花守:実は、佐藤さんとは、あまり収録のタイミングが合わなくて、基本的には佐藤さんの音声を先に聴きながら収録する形だったんです。佐藤さんが演じるハルトナイツには、どこか砂糖菓子のような繊細さがあって。最初は、ティアラに対して少し横暴な物言いをする場面もあって、「え、なんで?」って思うところもあったかもしれないんですけど、その後、どんどんティアラに対して、「あれ、ティアラって、俺に優しくしてくれていたのに、俺、なんで……」って落ち込んでいく、その“乙女感”がすごくて!

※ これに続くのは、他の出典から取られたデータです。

$ cat config.mk
export PLATFORM = sky130hd
export DESIGN_NAME = pms_scanner
export DESIGN_NICKNAME = d
export VERILOG_FILES = /design/src/rtl/pms_pkg.sv /design/src/rtl/pms_scanner.sv
export VERILOG_INCLUDE_DIRS = /design/src /design/src/rtl
export SDC_FILE = /design/constraint.sdc
export NUM_CORES = 1
export LEC_CHECK = 0
export ABC_AREA = 1
export BUFFER_PORTS_ARGS = -buffer_cell sky130_fd_sc_hd__buf_2
export CORE_MARGIN = 2
export CORE_UTILIZATION = 40
export CTS_CLUSTER_SIZE = 30
export DETAILED_ROUTE_END_ITERATION = 8
export GPL_ROUTABILITY_DRIVEN = 0
export GPL_TIMING_DRIVEN = 1
export PLACE_DENSITY = 0.69
export SKIP_CTS_REPAIR_TIMING = 1
export SLEW_MARGIN = 30
export SYNTH_ARGS = -nofsm -noshare
export SYNTH_HDL_FRONTEND = slang
export SYNTH_SLANG_ARGS = --single-unit
$ cat constraint.sdc
create_clock -name clk -period 1.55 [get_ports clk]
set_clock_uncertainty 0.1 [all_clocks]
set_input_delay 0.155 -clock clk [delete_from_list [all_inputs] [get_ports clk]]
set_output_delay 0.155 -clock clk [all_outputs]
set_load 0.01 [all_outputs]
$ cat src/rtl/pms_map.svh
`ifndef PMS_MAP_SVH
`define PMS_MAP_SVH
// ==========================================
// Register byte offsets on the AXI4-Lite bus
`define PMS_OFS_CTRL      8'h00
`define PMS_OFS_START     8'h04
`define PMS_OFS_END       8'h08
`define PMS_OFS_CUR       8'h0C
`define PMS_OFS_STATUS    8'h10
`define PMS_OFS_TRIG      8'h14
// ==========================================
// Control register fields
`define PMS_CTRL_EN       0
`define PMS_CTRL_RUN      1
`define PMS_CTRL_MODE_LO  2
`define PMS_CTRL_MODE_HI  3
`define PMS_CTRL_IRQ_PRIORITY_SELECT     4
`define PMS_CTRL_IRQEN    5
// Status register field (write one to clear)
`define PMS_STAT_DONE     0
// ==========================================
// Widths and reset values
`define PMS_AW            16
`define PMS_TRIG_N        4
`define PMS_ADDR_RST      16'h0000
// ==========================================
// AXI responses
`define PMS_RESP_OKAY     2'h0
`define PMS_RESP_SLVERR   2'h2
`endif

$ cat src/rtl/pms_pkg.sv
package pms_pkg;
   // ==========================================
   // Scan modes as coded in the mode field
   typedef enum logic [1:0]
   {
      pms_concurrent = 2'h0,
      pms_burst      = 2'h1,
      pms_peek       = 2'h2,
      pms_triggered  = 2'h3
   } pms_mode_type;
   // ==========================================
   // Sequencer states
   typedef enum logic [1:0] {st_idle, st_arm, st_read, st_load} pms_state_type;
   // ==========================================
   // Entire module state
   typedef struct packed
   {
      pms_state_type st;         // Sequencer state
      logic          en;         // Module enable
      logic          run;        // Scan running
      pms_mode_type  mode;       // Access mode
      logic          irq_priority_select;       // Interrupt priority select
      logic          irq_en;     // Done interrupt enable
      logic [1:0]    trig_sel;   // Trigger source
      logic          done;       // Sticky completion flag
      logic [15:0]   start;      // Scan start address
      logic [15:0]   endad;      // Scan end address
      logic [15:0]   cur;        // Current scan address
      logic [15:0]   data;       // Word handed to the checksum engine
      logic [3:0]    trig_s1;    // Trigger synchroniser stage 1
      logic [3:0]    trig_s2;    // Stage 2
      logic [3:0]    trig_s3;    // Stage 3
      logic [3:0]    trig_f;     // Filtered trigger levels
      logic          trig_seen;  // Trigger-seen flag; only ever cleared, never set
      logic          aw_got;     // Write address held
      logic [7:0]    awaddr;     // Held write address
      logic          w_got;      // Write data held
      logic [31:0]   wdata;      // Held write data
      logic [3:0]    wstrb;      // Held byte strobes
      logic          bvalid;     // Write response pending
      logic [1:0]    bresp;      // Write response code
      logic          rvalid;     // Read data pending
      logic [31:0]   rdata;      // Read data
      logic [1:0]    rresp;      // Read response code
   } pms_state_regs_type;
endpackage

$ cat src/rtl/pms_scanner.sv
// Contract
// - Disable resets scanner state, keeps registers
// - First fetch waits for checksum running, ready
// - Stop at end or unimplemented, flag done
// - Software clearing run aborts, except burst
// - Done flag set after last word loaded
// - Only software clears done; enable gates irq
// - Burst mode stalls core until scan stops
// - Burst scan cannot be aborted by clearing run; only clearing enable stops it
// - Concurrent mode stalls core per access only
// - Triggered mode waits selected trigger rising edge
// - Peek mode uses only core idle flash cycles
// - Burst, priority one: interrupt pauses the burst
// - Non-burst, priority one: suspend during interrupt
// - Burst, priority zero: interrupt held until done
// - Non-burst, priority zero: keep scanning in interrupts
// - Scanner never touches the watchdog
// - Feed words while running and engine wants data
// - Engine ready means input word was consumed
`include "pms_map.svh"
`timescale 1ns/1ns
`default_nettype none
module pms_scanner
   import pms_pkg::*;
(
   input  wire logic                    clk,
   input  wire logic                    rst_n,
   // AXI4-Lite slave
   input  wire logic [7:0]              s_axi_awaddr,
   input  wire logic                    s_axi_awvalid,
   output logic                         s_axi_awready,
   input  wire logic [31:0]             s_axi_wdata,
   input  wire logic [3:0]              s_axi_wstrb,
   input  wire logic                    s_axi_wvalid,
   output logic                         s_axi_wready,
   output logic [1:0]                   s_axi_bresp,
   output logic                         s_axi_bvalid,
   input  wire logic                    s_axi_bready,
   input  wire logic [7:0]              s_axi_araddr,
   input  wire logic                    s_axi_arvalid,
   output logic                         s_axi_arready,
   output logic [31:0]                  s_axi_rdata,
   output logic [1:0]                   s_axi_rresp,
   output logic                         s_axi_rvalid,
   input  wire logic                    s_axi_rready,
   // Flash read port shared with the core
   output logic                         flash_req,
   output logic [`PMS_AW-1:0]           flash_addr,
   input  wire logic [15:0]             flash_rdata,
   input  wire logic                    flash_unimpl,
   input  wire logic                    core_needs_flash,
   input  wire logic                    core_irq_active,
   output logic                         core_stall,
   output logic                         irq_hold,
   // Checksum engine input
   input  wire logic                    checksum_run,
   input  wire logic                    checksum_ready,
   output logic                         checksum_load,
   output logic [15:0]                  checksum_data,
   // Trigger sources from pins
   input  wire logic [`PMS_TRIG_N-1:0]  trig_in,
   // Completion interrupt request
   output logic                         scan_irq
);
   // ==========================================
   // State
   pms_state_regs_type q;        // Registered state
   pms_state_regs_type d;        // Next state
   logic               pause;    // Interrupt has priority over the scan
   logic               grant;    // Flash port may go to the scanner
   logic               fire;     // Flash read taken this cycle
   logic               trig_edge;// Rising edge on the selected trigger
   logic               wr_do;    // Held write is performed now
   logic               clr_done; // Software clears the done flag
   logic               burst_on; // Burst scan in progress

   // ==========================================
   // Byte-lane merge of a write into a register
   function automatic logic [31:0] merge(input logic [31:0] old, input logic [31:0] nw,
                                          input logic [3:0] strb);
      logic [31:0] r;
      r = old;
      for (int i = 0; i < 4; i++)
      begin
         if (strb[i])
         begin
            r[i*8 +: 8] = nw[i*8 +: 8];
         end
      end
      return r;
   endfunction

   // Register read mux; flag bit 32 marks an unmapped offset
   function automatic logic [32:0] rd_mux(input pms_state_regs_type s, input logic [7:0] a);
      logic [32:0] r;
      r = 33'h0;
      unique case (a)
         `PMS_OFS_CTRL:   r[5:0] = {s.irq_en, s.irq_priority_select, s.mode, s.run, s.en};
         `PMS_OFS_START:  r[15:0] = s.start;
         `PMS_OFS_END:    r[15:0] = s.endad;
         `PMS_OFS_CUR:    r[15:0] = s.cur;
         `PMS_OFS_STATUS: r[`PMS_STAT_DONE] = s.done;
         `PMS_OFS_TRIG:   r[1:0] = s.trig_sel;
         default:         r[32] = 1'b1;
      endcase
      return r;
   endfunction

   // ==========================================
   // Bus handshakes come straight from the state
   assign s_axi_awready = !q.aw_got && !q.bvalid;
   assign s_axi_wready  = !q.w_got && !q.bvalid;
   assign s_axi_bvalid  = q.bvalid;
   assign s_axi_bresp   = q.bresp;
   assign s_axi_arready = !q.rvalid;
   assign s_axi_rvalid  = q.rvalid;
   assign s_axi_rdata   = q.rdata;
   assign s_axi_rresp   = q.rresp;

   // ==========================================
   // Flash arbitration and core stall
   assign burst_on   = q.en && q.run && q.st != st_idle && q.mode == pms_burst;
   assign pause      = q.irq_priority_select && core_irq_active;
   // Peek only steals cycles the core leaves free, so its timing is unchanged
   assign grant      = !pause && !(q.mode == pms_peek && core_needs_flash);
   assign fire       = q.en && q.run && q.st == st_read && grant
                       && checksum_run && checksum_ready;
   assign flash_req  = fire;
   assign flash_addr = q.cur;
   // Burst holds the core the whole scan unless an interrupt with priority one pauses it; concurrent and triggered only while accessing, peek never
   assign core_stall = (burst_on && !pause)
                       || (fire && q.mode != pms_peek);
   // With priority zero a burst defers interrupt response to its end
   assign irq_hold   = burst_on && !q.irq_priority_select;
   assign checksum_load = q.st == st_load;
   assign checksum_data = q.data;
   assign scan_irq   = q.done && q.irq_en;
   // No watchdog connection: scan length cannot hide a hung core

   // ==========================================
   // Next-state logic
   always_comb
   begin
      logic [32:0] rd;
      logic [31:0] v;
      rd = 33'h0;
      v  = 32'h00000000;
      d  = q;
      wr_do    = q.aw_got && q.w_got && !q.bvalid;
      clr_done = 1'b0;
      // Trigger filter: level follows once stages two and three agree
      d.trig_s1 = trig_in;
      d.trig_s2 = q.trig_s1;
      d.trig_s3 = q.trig_s2;
      for (int i = 0; i < `PMS_TRIG_N; i++)
      begin
         if (q.trig_s2[i] == q.trig_s3[i])
         begin
            d.trig_f[i] = q.trig_s3[i];
         end
      end
      trig_edge = d.trig_f[q.trig_sel] && !q.trig_f[q.trig_sel];
      // Write address and data may arrive in either order
      if (s_axi_awvalid && s_axi_awready)
      begin
         d.aw_got = 1'b1;
         d.awaddr = s_axi_awaddr;
      end
      if (s_axi_wvalid && s_axi_wready)
      begin
         d.w_got = 1'b1;
         d.wdata = s_axi_wdata;
         d.wstrb = s_axi_wstrb;
      end
      if (q.bvalid && s_axi_bready)
      begin
         d.bvalid = 1'b0;
      end
      // Perform a held write
      if (wr_do)
      begin
         d.aw_got = 1'b0;
         d.w_got  = 1'b0;
         d.bvalid = 1'b1;
         d.bresp  = `PMS_RESP_OKAY;
         unique case (q.awaddr)
            `PMS_OFS_CTRL:
            begin
               v = merge({26'h0, q.irq_en, q.irq_priority_select, q.mode, q.run, q.en}, q.wdata, q.wstrb);
               d.en     = v[`PMS_CTRL_EN];
               d.mode   = pms_mode_type'(v[`PMS_CTRL_MODE_HI:`PMS_CTRL_MODE_LO]);
               d.irq_priority_select   = v[`PMS_CTRL_IRQ_PRIORITY_SELECT];
               d.irq_en = v[`PMS_CTRL_IRQEN];
               // The core is frozen in a burst, so run cannot drop from software
               if (!burst_on)
               begin
                  d.run = v[`PMS_CTRL_RUN];
               end
               else
               begin
                  d.mode = q.mode;
               end
            end
            `PMS_OFS_START:  d.start = 16'(merge({16'h0000, q.start}, q.wdata, q.wstrb));
            `PMS_OFS_END:    d.endad = 16'(merge({16'h0000, q.endad}, q.wdata, q.wstrb));
            `PMS_OFS_STATUS: clr_done = q.wdata[`PMS_STAT_DONE] && q.wstrb[0];
            `PMS_OFS_TRIG:   d.trig_sel = 2'(merge({30'h0, q.trig_sel}, q.wdata, q.wstrb));
            `PMS_OFS_CUR:    d.bresp = `PMS_RESP_OKAY;
            default:         d.bresp = `PMS_RESP_SLVERR;
         endcase
      end
      // Reads answer one cycle after the address is taken
      if (s_axi_arvalid && s_axi_arready)
      begin
         rd      = rd_mux(q, s_axi_araddr);
         d.rvalid = 1'b1;
         d.rdata  = rd[31:0];
         d.rresp  = rd[32] ? `PMS_RESP_SLVERR : `PMS_RESP_OKAY;
      end
      else if (q.rvalid && s_axi_rready)
      begin
         d.rvalid = 1'b0;
      end
      if (clr_done)
      begin
         d.done = 1'b0;
      end
      // Scan sequencer
      unique case (q.st)
         st_idle:
         begin
            if (q.en && q.run)
            begin
               d.cur       = q.start;
               d.trig_seen = 1'b0;
               d.st        = st_arm;
            end
         end
         st_arm:
         begin
            if (q.mode != pms_triggered || q.trig_seen || trig_edge)
            begin
               d.st = st_read;
            end
            else
            begin
               d.trig_seen = 1'b0;
            end
         end
         st_read:
         begin
            if (fire && flash_unimpl)
            begin
               d.run  = 1'b0;
               d.done = 1'b1;
               d.st   = st_idle;
            end
            else if (fire)
            begin
               d.data = flash_rdata;
               d.st   = st_load;
            end
         end
         st_load:
         begin
            d.cur = q.cur + 16'h0001;
            if (q.cur == q.endad)
            begin
               // Hardware end wins over a same-cycle software write
               d.run  = 1'b0;
               d.done = 1'b1;
               d.st   = st_idle;
            end
            else
            begin
               d.st = st_read;
            end
         end
      endcase
      // Abort or disable returns to idle, registers kept; a word already fetched is still handed over
      if (!q.en || (!d.run && d.st != st_load))
      begin
         d.st        = st_idle;
         d.trig_seen = 1'b0;
      end
   end

   // ==========================================
   // State register
   always_ff @(posedge clk)
   begin
      if (!rst_n)
      begin
         q <= '0;
      end
      else
      begin
         q <= d;
      end
   end

   // ==========================================
   // Checks
   property p_crc_gate;
      @(posedge clk) disable iff (!rst_n) flash_req |-> checksum_run && checksum_ready;
   endproperty
   a_crc_gate: assert property (p_crc_gate) else $error("fetch without checksum ready");

   property p_end_stop;
      @(posedge clk) disable iff (!rst_n)
         checksum_load && q.cur == q.endad |=> !q.run && q.done && q.st == st_idle;
   endproperty
   a_end_stop: assert property (p_end_stop) else $error("scan did not stop at end");

   property p_unimpl_stop;
      @(posedge clk) disable iff (!rst_n) flash_req && flash_unimpl |=> !q.run && !checksum_load;
   endproperty
   a_unimpl_stop: assert property (p_unimpl_stop) else $error("unimplemented address loaded");

   property p_load_follows;
      @(posedge clk) disable iff (!rst_n)
         flash_req && !flash_unimpl |=> checksum_load && checksum_data == $past(flash_rdata);
   endproperty
   a_load_follows: assert property (p_load_follows) else $error("word not handed over");

   property p_advance;
      @(posedge clk) disable iff (!rst_n)
         checksum_load && q.run |=> q.cur == $past(q.cur) + 16'h0001;
   endproperty
   a_advance: assert property (p_advance) else $error("address did not advance");

   property p_done_sticky;
      @(posedge clk) disable iff (!rst_n) q.done && !clr_done |=> q.done;
   endproperty
   a_done_sticky: assert property (p_done_sticky) else $error("done flag lost");

   property p_peek_free;
      @(posedge clk) disable iff (!rst_n)
         flash_req && q.mode == pms_peek |-> !core_needs_flash && !core_stall;
   endproperty
   a_peek_free: assert property (p_peek_free) else $error("peek disturbed core");

   property p_suspend;
      @(posedge clk) disable iff (!rst_n) q.irq_priority_select && core_irq_active |-> !flash_req && !core_stall;
   endproperty
   a_suspend: assert property (p_suspend) else $error("scan ran during interrupt");

   property p_burst_hold;
      @(posedge clk) disable iff (!rst_n)
         burst_on && !q.irq_priority_select |-> core_stall && irq_hold;
   endproperty
   a_burst_hold: assert property (p_burst_hold) else $error("burst released core");

   property p_burst_run;
      @(posedge clk) disable iff (!rst_n) burst_on && q.st != st_load && !flash_req |=> q.run;
   endproperty
   a_burst_run: assert property (p_burst_run) else $error("burst aborted");

   property p_disable;
      @(posedge clk) disable iff (!rst_n) !q.en |=> q.st == st_idle;
   endproperty
   a_disable: assert property (p_disable) else $error("disabled scanner active");
endmodule
`default_nettype wire

==> run_results.csv, run 1 <==
group,metric,value,unit
drt,antenna_left,0,
final_layout,fillCellCount,1495,
place,post-dp-hpwl,13700,um
logic_synthesis,yosys.cell_count.top_type,"nand2_1",
place,placed_area,7770,um2
job,drv_cap,0,
setup_path,end_kind,"output port",
logic_synthesis,syn_inst,969,
grt,overflow,0,
timing,timing.fmax,590,MHz
timing,hold_viol,0,
logic_synthesis,synth_top_area_cell,"dfxtp_1",
logic_synthesis,netlist_top_cells_count,"180 x nand2_1, 158 x nor2_1, 139 x dfxtp_1",
drt,drt_iter0_drc,451,
setup_path,crit_fanout,3,
die,start_util,40.9,%
timing,layout_worst_path_cycle_share,109,%
setup_path,cp-start-kind,"flip-flop",
clock_network,clockRootBuffer,"clkbuf_16",
pwr,p_leak,4.11,nW
final_layout,drive_above_1_share,29.2,%
logic_synthesis,avgSynthCellArea,6.98,um2
final_layout,num_antenna_cells,0,
clock_network,clk_latency,430,ps
timing,setup_viol,9,
drt,dr.pass1.iters,5,
grt,grt_pass1_vias,6114,
timing,hold_ws,51.9,ps
die,core_area,16500,um2
final_layout,syn_to_final_growth,36.2,%
pwr,peakVddDrop,0.000775,V
min_path,hold_class,"in2reg",
drt,vias,6820,
pwr,p_total,0.00874,W
clock_network,tritoncts,"built",
setup_path,arrival,1440,ps
final_layout,fin_cells,1408,
die,die-area,18000,um2
pwr,powerDensity,949,nW/um2
logic_synthesis,seq_area_frac_synth,41.2,%
pwr,power_frac_clock,48.4,%
timing,rsz0062_at_grt,"yes",
logic_synthesis,synth_area,6760,um2
drt,vias_per_cell,4.84,
grt,antenna_found_initial,0,
drt,routedWlPerCell,13.8,um
grt,grt_util_all_layers,20.9,%
logic_synthesis,synth_flop_cell,"dfxtp_1",
drt,drcViolationCount,0,
final_layout,final_util,55.7,%
pwr,seqPwrFrac,42.8,%
pwr,power_frac_comb,8.8,%
pwr,intPower,0.00659,W
grt,use_met1,28.3,%
logic_synthesis,yosys-top-cells-area,"dfxtp_1 41%, nand2_1 10%, nor2_1 8.8%",
clock_network,cts_made_buffers,17,
place,placedCellCount,1318,
logic_synthesis,async_flop_share,0,%
outcome,status,"complete, but fails checks",
grt,gr-usage-met3,6.16,%
timing,fin_ws,-144,ps
clock_network,cts_sinks,139,
pwr,p_sw,0.00215,W
grt,grt_pass1_wl,29800,um
die,rows,47,
die,die_h,134,um
grt,grt_busiest_layer,"met2",
logic_synthesis,ys_types,41,
logic_synthesis,ys_ff_latch,139,
clock_network,htree_levels,4,
logic_synthesis,synth_edf_count,0,
timing,min_period,1690,ps
setup_path,required,1290,ps
timing,slew_violations,0,
grt,use_met2,32.3,%
drt,drt-total-wl,19400,um
setup_path,crit_type,"reg2out",
place,numPortBuffers,125,
clock_network,clk_path_buf_depth,2,
logic_synthesis,yosys_warnings,0,
die,io_pins,162,
logic_synthesis,synth_top_area_share,41.2,%
die,fp.dieW,134,um
final_layout,nNetsFinal,1260,
clock_network,path_clk_slew,60,ps
pwr,p_sw_share,24.7,%
final_layout,fin_area,9210,um2
outcome,violations,"negative setup slack",
grt,grt_max_degree,56,
[routing by layer]
metal	up-vias	share of wire, %
li1	3482	-
met1	3078	46
met2	239	45
met3	21	7.1
met4	0	1.4
met5	-	0
[area by class of cell]
class	count	area [um2]	area share, %
Inverter	90	353	3.83
Timing Repair Buffer	270	1930	21.0
Clock inverter	15	186	2.02
Sequential cell	139	2810	30.5
Tap cell	220	275	2.99
Clock buffer	17	425	4.62
Multi-Input combinational cell	657	3220	35.0
[cells in the final DEF, fill, tap and decap left out, types with 27 or more instances in the layout]
cell type,n
a21oi_1,66
nand3_1,29
nand2_1,173
dlygate4sd3_1,49
o21ai_0,91
inv_1,70
buf_2,125
buf_4,85
nor2_1,150
o21ai_1,27
dfxtp_1,122
[path summary, 6_finish.rpt]
check	slack, ps	end	cells past startpoint	from
setup / recovery	-140	core_stall	7	q[175]
hold / removal	50	q[165]	3	flash_unimpl
setup reg to reg	-40	flash_addr[2]	7	q[174]
hold reg to reg	310	d[92]	2	d[96]
[worst max-delay path: stages, from the launching register on]
cell     delay (ps)
dfxtp_2         340
inv_2            60
nor2_4           90
nand3_2          80
nor2_2          130
nand2_2          80
o21ai_1         110
buf_2           140
[state kept, by name, summed over array words and instances (netlist names)]
register / cells
s_axi_rvalid: 1
s_axi_bvalid: 1
d: 8
q: 79
s_axi_rdata: 16
checksum_data: 16
s_axi_rresp: 1
flash_addr: 16
s_axi_bresp: 1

もしかしたら、アカリよりもハルトナイツのほうが、繊細な心の持ち主なんじゃないかな、と思いながら、聴いていてクスッとしてしまう場面もありました。それでも、ティアラのほうに戻るのではなく、ちゃんと「アカリが好きだ」という気持ちを捨てずにいてくれた。だからこそ、アカリは最後にひとりにならなかったんだな、と思いますし、「じゃあ、ハルトナイツと私で幸せになる」ときちんと踏み切れたんだなと感じました。

ティアラとアクアの甘々な雰囲気とはまた違った、安心感のある二人組ですよね。なんだかんだで、すごくバランスのいい二人です。この先もハルトナイツを引きずり回している情景が目に浮かびます(笑)。

――アカリが引っ張っていく姿が目に浮かびます。

花守:「ウジウジしてないで、もう早く行きましょう!」って言ってそうですよね。でも、そういう組み合わせがすごくいいな。ハルトナイツは、考え込んでしまって、あとから後悔ができ、アカリと同じように自分の心にけじめをつけて、前に進める人なんですよね。間違えた時に、「何が悪かったのか」をちゃんと見つめて、進む場所を変えられる。その強さが二人にはあって、そこが似ているんじゃないかな、と思っています。

――この作品に登場するカップルは、どの組み合わせもいいバランスで個性が違っていて、それぞれに魅力がありますよね。

花守:本当にそうですね。原作を読んでも、アニメを見ても、「この二人の空気感、好きかも」って思えるカップルが、きっと見つかると思います。女の子が好きなヒロイン像が、この作品のどこかに必ずある、という安心感があるんですよね。